Postby nobody on Sun Jul 25, 2010 1:48 pm

williamco wrote:
However only mouth air delivery can push the back of the throat a bit more, because air is going in straight direction at back of the throat, opening more space for the relaxed tongue.
this aerodynamic can't happen with nasal air delivery as the air going down not hitting the back of the throat in a straight head on direction, yes transmitting pressure all around but in not as much as direct hit

Further more air going down (nasal delivery) might push the tongue down even further, while air going backward (mouth delivery) will not be in line of the tongue relaxation path, and will not push it further down, as air is bouncing off the back of the throat into trachea, might even push tongue forward.

the bottom line, I need to check if aerodynamic of nasal air delivery versus mouth air delivery inside the throat, has any impact of those people who are still tired. knowing that it might be many factors involved, so the poll might help to shed light by showing the percentage of usage in this group.

Thanks for participation



Actually I find that the nasal mask is a bit better for keeping my airway open.
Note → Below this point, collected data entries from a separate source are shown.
### src/rtl/dadda_seq_pkg.sv
// Shared types and constants for the sequential 32x32 multiplier.
// Step indices select operand halves; the shift table aligns each partial product.
package dadda_seq_pkg;

  localparam int HALF_W = 16;
  localparam int OP_W   = 32;
  localparam int PROD_W = 64;

  typedef enum logic [1:0] {
    IDLE,
    MUL,
    DONE
  } state_t;

  typedef logic [1:0] step_t;

  localparam logic [5:0] SHIFT_TBL [4] = '{6'd0, 6'd16, 6'd16, 6'd32};

  function automatic logic [5:0] step_shift(input step_t s);
    return SHIFT_TBL[s];
  endfunction

endpackage

### src/rtl/dadda_16.sv
// 16x16 unsigned multiplier core: carry-save partial-product reduction
// followed by a single carry-propagate add.
module dadda_16
  import dadda_seq_pkg::*;
(
  input  logic [HALF_W-1:0] A,
  input  logic [HALF_W-1:0] B,
  output logic [OP_W-1:0]   Y
);

  logic [OP_W-1:0] s;
  logic [OP_W-1:0] c;
  logic [OP_W-1:0] pp;
  logic [OP_W-1:0] t;

  always_comb begin
    s  = '0;
    c  = '0;
    pp = '0;
    t  = '0;
    for (int i = 0; i < HALF_W; i++) begin
      pp = B[i] ? (OP_W'(A) << i) : '0;
      t  = s ^ c ^ pp;
      // Carries leaving bit 31 are dropped; the product fits in 32 bits.
      c  = ((s & c) | (s & pp) | (c & pp)) << 1;
      s  = t;
    end
    Y = s + c;
  end

endmodule

### src/rtl/dadda_mul32_seq.sv
// Sequential 32x32 unsigned multiplier sharing one dadda_16 core
// over four steps, with valid/ready handshakes on both sides.
module dadda_mul32_seq
  import dadda_seq_pkg::*;
(
  input  logic              clk,
  input  logic              rst,
  input  logic              in_valid,
  output logic              in_ready,
  input  logic [OP_W-1:0]   a,
  input  logic [OP_W-1:0]   b,
  output logic              out_valid,
  input  logic              out_ready,
  output logic [PROD_W-1:0] y,
  output logic              busy
);

  state_t              state;
  step_t               step;
  logic [OP_W-1:0]     op_a;
  logic [OP_W-1:0]     op_b;
  logic [PROD_W-1:0]   acc;
  logic [PROD_W-1:0]   sum;
  logic [HALF_W-1:0]   mul_a;
  logic [HALF_W-1:0]   mul_b;
  logic [OP_W-1:0]     prod;

  always_comb begin
    mul_a = op_a[HALF_W-1:0];
    mul_b = op_b[HALF_W-1:0];
    unique case (step)
      2'd0: ;
      2'd1: mul_b = op_b[OP_W-1:HALF_W];
      2'd2: mul_a = op_a[OP_W-1:HALF_W];
      2'd3: begin
        mul_a = op_a[OP_W-1:HALF_W];
        mul_b = op_b[OP_W-1:HALF_W];
      end
    endcase
  end

  dadda_16 u_core (
    .A (mul_a),
    .B (mul_b),
    .Y (prod)
  );

  assign sum = acc + (PROD_W'(prod) << step_shift(step));

  assign in_ready = (state == IDLE) && !rst;
  assign busy     = (state != IDLE);

  always_ff @(posedge clk) begin
    if (rst) begin
      state     <= IDLE;
      step      <= '0;
      op_a      <= '0;
      op_b      <= '0;
      acc       <= '0;
      y         <= '0;
      out_valid <= 1'b0;
    end else begin
      unique case (state)
        IDLE: begin
          if (in_valid) begin
            op_a  <= a;
            op_b  <= b;
            acc   <= '0;
            step  <= '0;
            state <= MUL;
          end
        end
        MUL: begin
          step <= step + 2'd1;
          // Last partial sum goes straight to y so acc is free next op.
          if (step == 2'd3) begin
            y         <= sum;
            out_valid <= 1'b1;
            state     <= DONE;
          end else begin
            acc <= sum;
          end
        end
        DONE: begin
          if (out_ready) begin
            out_valid <= 1'b0;
            state     <= IDLE;
          end
        end
        default: state <= IDLE;
      endcase
    end
  end

endmodule
### config.mk
export PLATFORM = sky130hd
export DESIGN_NAME = dadda_mul32_seq
export DESIGN_NICKNAME = d
export VERILOG_FILES = /design/src/rtl/dadda_seq_pkg.sv /design/src/rtl/dadda_16.sv /design/src/rtl/dadda_mul32_seq.sv
export SDC_FILE = /design/constraint.sdc
export NUM_CORES = 1
export LEC_CHECK = 0
export ABC_AREA = 1
export BUFFER_PORTS_ARGS = -buffer_cell sky130_fd_sc_hd__buf_2
export CAP_MARGIN = 10
export CORE_UTILIZATION = 30
export DETAILED_ROUTE_END_ITERATION = 6
export GPL_TIMING_DRIVEN = 0
export PLACE_DENSITY = 0.51
export SLEW_MARGIN = 20
export SYNTH_ARGS = -nofsm -noshare
export SYNTH_HDL_FRONTEND = slang
export SYNTH_SLANG_ARGS = --single-unit
### constraint.sdc
create_clock -name clk -period 19.2 [get_ports clk]
set_input_delay 1.92 -clock clk [delete_from_list [all_inputs] [get_ports clk]]
set_output_delay 1.92 -clock clk [all_outputs]
set_load 0.05 [all_outputs]
-- Yosys cells after proc, flatten, opt, wreduce, memory -nomap -nowiden
Index checks and enable logic that the tools add are counted.
- register bits: 197
- bits in latches: 0
- RAM bits: 0
- ROM bits: 0
- bits of input ports: 68
- word-level logic and storage cells: 169
- memories kept: 0
- add/sub/neg operators: 3
- multiply operators: 0
- div/mod/pow operators: 0
- order comparisons: 1
- equal/unequal tests: 9
- shifts and indexed selects: 1
- mux-type cells: 33
- bitwise operators: 101
- reductions and logical operators: 14
- operators by type and width (cell ; number):
    $and 31x31->31 ; 38
    $or 31x31->31 ; 28
    $xor 32x32->32 ; 14
    $mux 64 ; 2
    $pmux 64 s2 ; 1
    $add 64x64->64 ; 1
    $shl 32x6->64 ; 1
    $and 31x29->31 ; 2
    $and 31x30->31 ; 2
    $mux 16 ; 3
    $add 32x32->32 ; 1
    $xor 32x18->32 ; 1
    $xor 32x19->32 ; 1
    $xor 32x20->32 ; 1
    $xor 32x21->32 ; 1
    $xor 32x22->32 ; 1
    $xor 32x23->32 ; 1
    $xor 32x24->32 ; 1
    $xor 32x25->32 ; 1
    $xor 32x26->32 ; 1
    $xor 32x27->32 ; 1
    $xor 32x28->32 ; 1
    $xor 32x29->32 ; 1
    $xor 32x30->32 ; 1
    other kinds (38) ; 56

-- Logic depth before layout (Yosys ltp)
Gate-level depths: netlist (run 1).
- depth in word-level cells: 52
- depth in mapped cells: 53

-- By module
From an unflattened synthesis (run 1), not the netlist that was laid out.
- cell total of the unflattened synthesis: 3197
- area total of the unflattened synthesis: 21052.7 µm²
- modules (own cells, without submodules) (module ; times used ; cells an instance ; area each (µm²) ; seq. area each (µm²)):
    dadda_mul32_seq ; 1 ; 2371 ; 14084.8 ; 3943.8
    dadda_16 ; 1 ; 826 ; 6967.9 ; 0.0

-- Worst setup path before layout (run 1)
No wires, ideal clock.
- kind: flip-flop to flip-flop
- start point: register step[1]
- end point: register y[53]
- library setup time: 0.109 ns
- arrival time: 11.241 ns
- required time: 19.091 ns
- setup slack: 7.850 ns
- stages on the path, launching flop included: 49
- buffers on the path: 2
- cells stage by stage: dfxtp_1 -> inv_1 -> ha_1 -> nor2_1 -> buf_2 -> mux2i_1 -> buf_2 -> nor2_1 -> ha_1 -> inv_1 -> fa_1 -> fa_1 -> fa_1 -> fa_1 -> fa_1 -> fa_1 -> fa_1 -> fa_1 -> [13 not listed] -> a21oi_1 -> o21ai_0 -> nand2_1 -> nand3_1 -> a21oi_1 -> ha_1 -> nand2_1 -> inv_1 -> a21oi_1 -> nand2_1 -> nand2_1 -> nand3_1 -> a21oi_1 -> nand3_1 -> nand2_1 -> nand2_1 -> nand2_1 -> inv_1
- cells in the longest elaborated chain, start to end: 50
- elaborated cells between the ends (all ways): 131
- those cells by class: add/sub: 2; eq/ne: 3; shift: 1; mux: 21; bitwise: 101; reduce/logical: 3
- RTL lines (item ; line ; RTL):
    start, declared ; dadda_mul32_seq.sv:19 ; step_t step;
    start signal, assigned ; dadda_mul32_seq.sv:74 ; step <= step + 2'd1;
    $eq 2x2->1 (tied with other cells) ; dadda_mul32_seq.sv:31, dadda_mul32_seq.sv:76 ;
    $reduce_or 2->1 (no line) ; n/a ;
    $mux 16 ; dadda_mul32_seq.sv:31 ; unique case (step)
    $mux 16 / $mux 17 (equally long branches) ; dadda_16.sv:22 ; pp = B[i] ? (OP_W'(A) << i) : '0;
    $xor 16x17->17 / $and 16x17->17 (equally long branches) ; dadda_16.sv:23, dadda_16.sv:25 ;
    $and 31x31->31 ; dadda_16.sv:25 ; c = ((s & c) | (s & pp) | (c & pp)) << 1;
    $or 31x31->31 (2 in a row) ; dadda_16.sv:25 ;
    $and 31x31->31 ; dadda_16.sv:25 ;
    [30 not listed] ; n/a ;
    $or 31x31->31 (2 in a row) ; dadda_16.sv:25 ;
    $and 31x31->31 ; dadda_16.sv:25 ;
    $or 31x31->31 (2 in a row) ; dadda_16.sv:25 ;
    $and 31x31->31 ; dadda_16.sv:25 ;
    $or 31x31->31 (2 in a row) ; dadda_16.sv:25 ;
    $add 32x32->32 ; dadda_16.sv:28 ; Y = s + c;
    $shl 32x6->64 ; dadda_mul32_seq.sv:48 ; assign sum = acc + (PROD_W'(prod) << step_shift(step));
    $add 64x64->64 ; dadda_mul32_seq.sv:48 ;
    end signal, assigned ; dadda_mul32_seq.sv:77 ; y <= sum;
    end, declared ; dadda_mul32_seq.sv:14 ; output logic [PROD_W-1:0] y,
Parallel ways exist; a longest one is shown, timed or not. The select of a mux whose other input is x is not followed.
A chain may end at the register's enable or synchronous reset.

-- Final worst setup path (run 1)
- start point: register step[1]
- end point: register y[63]
The elaborated chain is that of the path after synthesis.

==> flow_summary.toml, run 1 <==
[critical_path]
cpMostUsedCell = "fa_1"
reg2regPathDepth = 45
crit_fanout = 10
worst_path_max_delay_cell = "o21ai_0"
worst_ep_required_time_ns = 19.62
start_kind = "flip-flop"
cp.arrival_ns = 14.10
crit_path_end_kind = "flip-flop"
slowest_delay_ns = 0.66
path_class = "flip-flop to flip-flop"

[clock_network]
cts.repair.resized = 0
hold_buffers = 0
cts_inserted_buffers = 17
cts_max_level = 4
cts.sinks = 197
cts_root_buffer = "clkbuf_16"
post-cts-setup-buffers = 0
clk_latency_ns = 0.51
cts_buffer_depth = 2
cts_tree = "built"
clkSlewWorstSetupHoldPaths_ns = 0.09

[drt]
route.met2.wl_um = 34200
drc = 0
drt-met1-wl_um = 30700
wl_met3_um = 3130
num_vias = 18500
top_layer = "met4"
avgViaCountPerCell = 4.68
drtPass1Iterations = 6
wl_per_cell_um = 17.7
wl_um = 70400
drt_iter0_drc = 1189
antenna_left = 0

[power]
leakage_nw = 9.86
power_mw = 1.69
vdd.ir_drop.worst_mv = 0.0728
p_per_area_mw_per_mm2 = 76.0

[layout]
nNetsFinal = 3462
drive_gt1_share_pct = 8.20
final_area_mm2 = 0.0223
finalNonFillerCells = 3965
area_growth_pct = 11.7

[sta]
worstMarginPinSlew_ns = 1.03
hold_viol = 0
finalClockSkew_ns = 0.0211
fmax_ghz = 0.0731
final.setup.tns_ns = 0
drv_slew = 0
post-route-period-util_pct = 71.2
holdWs_ns = 0.450
rsz0062_at_grt = "false"
finalSetupViolCount = 0
slew_headroom_pct = 29.1
timing.final.crit_period_ns = 13.68

[grt]
first_global_vias = 18900
antenna_found_initial = 3
grt_util_all_layers_pct = 21.3
grt_pass1_wl_um = 108000
gr-total-overflow = 0
grt_max_degree = 18

[die]
core_region_area_mm2 = 0.0657
start_util_pct = 30.3
rows = 94
die-width_um = 260
ios = 135
die_h_um = 260
die_area_mm2 = 0.0675

[synth]
syn_inst = 2934
yosysWarnings = 0
syn_area_per_cell_um2 = 6.80
ys_ff_latch = 197
synth-main-ff-cell = "dfxtp_1"
synth_edf_count = 0
ys_types = 42
netlist_area_mm2 = 0.0199
syn_nets = 3310
ys_seq_area_share_pct = 19.8
ys_async_sr_fraction_pct = 0

[placement]
io_buffers = 133
dpl_cell_area_mm2 = 0.0217
gp_congestion = 0.974
dp.cells = 3931
dp_hpwl_um = 60700

[flow_run]
cap_viol_max_count = 0

[min_path]
whs_path_depth = 2
min_path_type = "flip-flop to flip-flop"

[run_status]
status = "completed"
[layer usage]
metal	up-vias	track usage [%]
met5	-	0
met4	0	7.83
met3	82	2.60
met2	401	37.5
met1	8726	26.5
li1	9335	-
[registers in the layout, indices dropped and copies added (netlist names)]
name,flops
acc,64
y,64
op_a,32
op_b,32
state,2
step,2
out_valid,1
[final timing paths]
check | from | to | slack [ns]
max | step[1] | y[63] | 5.52
max reg2reg | step[1] | y[63] | 5.52
min reg2reg | op_b[17] | op_b[17] | 0.45
min | op_b[17] | op_b[17] | 0.45
[report_power, final]
part | switching (mW) | internal, mW
clock | 0.184 | 0.187
combinational | 0.593 | 0.282
sequential | 0.0128 | 0.434
[cells in the mapped netlist (12+ instances only)]
| cell | number | area [µm²] |
|---|---|---|
| a21oi_1 | 173 | 866 |
| buf_2 | 16 | 80.1 |
| clkbuf_1 | 90 | 338 |
| dfxtp_1 | 197 | 3940 |
| fa_1 | 212 | 4240 |
| ha_1 | 96 | 1200 |
| inv_1 | 420 | 1580 |
| nand2_1 | 942 | 3540 |
| nand2_2 | 16 | 100 |
| nand3_1 | 83 | 415 |
| nand3b_1 | 14 | 105 |
| nor2_1 | 293 | 1100 |
| o21a_1 | 22 | 165 |
| o21ai_0 | 159 | 796 |
| o21ai_1 | 21 | 105 |
| o21bai_1 | 38 | 285 |
| or2_2 | 12 | 75.1 |
| xor2_1 | 35 | 307 |
[cells by family (layout without fill, tap and decap cells)]
group	Yosys count	in the layout	share of synthesized area (%)
mux	13	13	0.721
compound gates	436	436	12.0
flops	197	197	19.8
simple gates	1396	1396	28.1
fa+ha+maj	308	308	27.3
xor+xnor	41	41	1.84
other cells	0	3	0
buf+inv	543	707	10.3
[area by class of cell]
type	count	area, µm²
diodes	3	7.51
fillers	7366	43500
well taps	864	1080
inverters	432	1620
multi-input cells	2194	13900
repair buffers	133	666
clock inverters	12	121
flip-flops and latches	197	3940
plain buffers	111	442
clock buffers	19	453
[stage by stage]
step	utilization (%)	worst slack (ns)
finish	33.9	5.52
global route	33.9	5.07
CTS	33.9	5.66
detailed placement	33.0	5.68
global placement	33.0	5.64
floorplan	-	7.85
[critical path: cells and delay by family, from the launching register on]
| kind | cells | cell delay, ns |
|---|---|---|
| compound gates | 4 | 1.59 |
| xor+xnor | 1 | 0.18 |
| fa+ha+maj | 19 | 8.20 |
| buf+inv | 6 | 1.07 |
| flops | 1 | 0.39 |
| simple gates | 15 | 2.15 |
[placed cells by master, fill, tap and decap left out, types with 12 or more instances in the layout]
cell type and instances:
fa_1 212, nand2_2 16, xor2_1 35, o21ai_1 22
nand3b_1 14, inv_1 420, nand3_1 83, nor2_1 293
nand2_1 942, buf_2 149, o21a_1 22, o21bai_1 38
clkbuf_16 17, clkbuf_1 89, ha_1 96, or2_2 12
o21ai_0 158, dfxtp_1 197, a21oi_1 173
(Power assumes the default switching activity.)
==> run 2: changes to the inputs <==
Settings changed: ABC_AREA 1 to 0, PLACE_DENSITY 0.51 to 0.53.
Clock period 19.2 ns to 11.12 ns, I/O delays scaled along.
==> flow_summary.toml, run 2 <==
[flow_run]
cap_viol_max_count = 0

[layout]
area_growth_pct = 27.7
nNetsFinal = 2814
final_area_mm2 = 0.0232
reg_top3 = "acc: 64 flops, y: 64 flops"
layout_common_cells = "nand2_1, fa_1, dfxtp_1, a21oi_1, buf_2"
regArea_mm2 = 0.00395
drive_gt1_share_pct = 24.6
multi_input_area_mm2 = 0.0150
fill_cells = 6066
final_common_cell = "nand2_1"

[power]
p_sw_mw = 0.748
netSwitchingFraction_pct = 35.4
p_clk_share_pct = 32.2
p_per_area_mw_per_mm2 = 91.1
p_int_mw = 1.37
power_frac_comb_pct = 32.7
vdd.ir_drop.worst_mv = 0.133
leakage_nw = 8.43
p_seq_share_pct = 35.2

[synth]
syn_nets = 2562
synth_most_common_cell = "nand2_1"
ys_types = 80
syn_inst = 2186
synthTopCellsByCount = "nand2_1, fa_1, a21oi_1, dfxtp_1, nor2_1"
synth_top_area_cell = "fa_1"
ys_ff_latch = 197
ys_async_sr_fraction_pct = 0
syn_area_per_cell_um2 = 8.30
ys_seq_area_share_pct = 21.7
synth_edf_count = 0
netlist_area_mm2 = 0.0182
yosysTopAreaCellShare_pct = 23.4
synth-main-ff-cell = "dfxtp_1"
synthTopCellsByArea = "fa_1, dfxtp_1, nand2_1, ha_1, a21oi_1"
yosysWarnings = 0

[sta]
final.setup.tns_ns = -137.43
drv_slew = 0
timing.final.crit_period_ns = 13.00
worstMarginPinSlew_ns = 1.11
hold_viol = 0
fin_ws_ns = -1.88
post-route-period-util_pct = 117
finalClockSkew_ns = 0.0125
rsz0062_at_grt = "true"
finalSetupViolCount = 90
slew_headroom_pct = 26.3
holdWs_ns = 0.451
fmax_ghz = 0.0769

[min_path]
hold_end = "y[52]"
hp-start = "y[52]"
min_path_type = "flip-flop to flip-flop"
whs_path_depth = 2

[grt]
gr-total-overflow = 0
grt_util_all_layers_pct = 21.3
first_global_vias = 17000
antenna_found_initial = 1
grt_max_degree = 17
grt_pass1_wl_um = 98300

[clock_network]
cts_max_level = 4
clkSlewWorstSetupHoldPaths_ns = 0.08
cts_root_buffer = "clkbuf_16"
cts_tree = "built"
clk_latency_ns = 0.50
hold_buffers = 0
cts_buffer_depth = 2
cts_inserted_buffers = 17
cts.sinks = 197

[die]
die_area_mm2 = 0.0615
core_region_area_mm2 = 0.0594
ios = 135
die_h_um = 248
start_util_pct = 30.6
rows = 89
die-width_um = 248

[critical_path]
path_class = "flip-flop to flip-flop"
r2r-start = "step[0]"
cp.arrival_ns = 13.42
r2r-end = "y[55]"
slowest_delay_ns = 0.56
critical_path.top_delay_family = "adder cells"
start_kind = "flip-flop"
crit_path_end_kind = "flip-flop"
cpMostUsedCell = "fa_2"
crit_fanout = 7
worst_path_max_delay_cell = "fa_2"
crit_cells = 45
worst_ep_required_time_ns = 11.53
r2r_slack_ns = -1.88
reg2regPathDepth = 45
cp.buffers_inverters = 5
startpoint = "step[0]"

[drt]
wl_um = 64500
wl_per_cell_um = 20.0
drt_iter0_drc = 989
drc = 0
avgViaCountPerCell = 5.17
drtPass1Iterations = 5
num_vias = 16700
antenna_left = 0

[placement]
gp_congestion = 0.960
io_buffers = 133
dp_hpwl_um = 51200
dpl_cell_area_mm2 = 0.0201
place_ws_ns = -3.29

[run_status]
failed_checks = "negative setup slack"
status = "finished with violations"
-- run 2: cell count changes after synthesis, sizes merged, moves of 37 or more --
cell and change:
inv -338, nand2 -424, nand3 -69, nor2 -155
o21ai -98, xnor2 +37
-- run 2: timing repair --
action,in CTS,in global routing
gates resized for setup,226,123
buffers inserted,89,33
setup endpoints to repair,94,94
pin swaps,94,76
-- run 2: area by class of cell --
cell class | count | share of cell area (%)
tap | 773 | 4.17
multi-input combinational | 1756 | 64.8
buffer | 125 | 2.50
antenna | 1 | 0.0108
inverter | 93 | 1.52
timing repair buffer | 248 | 7.33
clock inverter | 13 | 0.777
clock buffer | 18 | 1.89
sequential | 197 | 17.0
-- run 2: how the worst max path moves through the flow --
stage                       end  slack [ns]
final                     y[55]       -1.88
after global routing      y[55]       -2.27
after CTS                 y[61]       -1.92
after detailed placement  y[58]       -3.29
after global placement    y[58]       -3.23
after floorplan           y[57]       -1.14
-- run 2: cells by family (layout without fill, tap and decap cells) --
group	count (synthesis)	in the layout	synth area share [%]
adders and majority gates	308	308	30.0
DFF	197	197	21.7
other	0	1	0
muxes	40	40	2.41
AOI/OAI and AO/OA	487	487	17.2
xor gates and xnor gates	72	72	3.47
and+or+nand+nor	849	849	20.2
buffers and inverters	233	497	4.95
-- run 2: metal layers --
metal	global-route usage [%]	part of all wire [%]	routed length, µm
met4	8.01	3.0	1950
met3	2.61	3.8	2430
met2	36.7	50	32100
met5	0	0	0
met1	26.9	43	28000
-- run 2: stage by stage --
stage | instances | util, % | power, mW
6_report | 3224 | 39.1 | 2.11
5_1_grt | 3223 | 39.1 | 2.22
4_1_cts | 3204 | 38.0 | 2.10
3_5_place_dp | 3092 | 33.8 | 1.35
3_3_place_gp | 3092 | 33.8 | 1.34
2_1_floorplan | 2186 | - | 1.15
-- run 2: power groups by stage --
| stage | Sequential, mW | Combinational (mW) | Clock (mW) |
|---|---|---|---|
| finish | 0.743 | 0.690 | 0.680 |
| global route | 0.746 | 0.751 | 0.722 |
| CTS | 0.742 | 0.660 | 0.696 |
| detailed placement | 0.758 | 0.588 | 0 |
| global placement | 0.757 | 0.583 | 0 |
| floorplan | 0.754 | 0.400 | 0 |
-- run 2: worst min-delay path, stage by stage, from the launching register on --
cell	delay [ns]
dfxtp_1	0.31
nand2_1	0.05
a21oi_1	0.05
There seems to be around 1 or 1.5cm difference between the nasal mask and the full face mask in my personal experience (with the nasal mask allowing more pressure). When I use just the nasal mask I sometimes turn the machine down by 1cm otherwise I swallow a lot of air. I still get similar (and often better) results from the nasal mask. The only reason I use the FFM is because I find it more comfortable.

Also, I was still very tired over a year into my CPAP therapy. It turns out I was experiencing other health issues and now that those are resolved I feel great whether I use the nasal mask or the FFM. My AHI is consistently below 2 and often below 1.

If you're still tired, I'd bet you need to adjust the machine or you need to check into other health problems.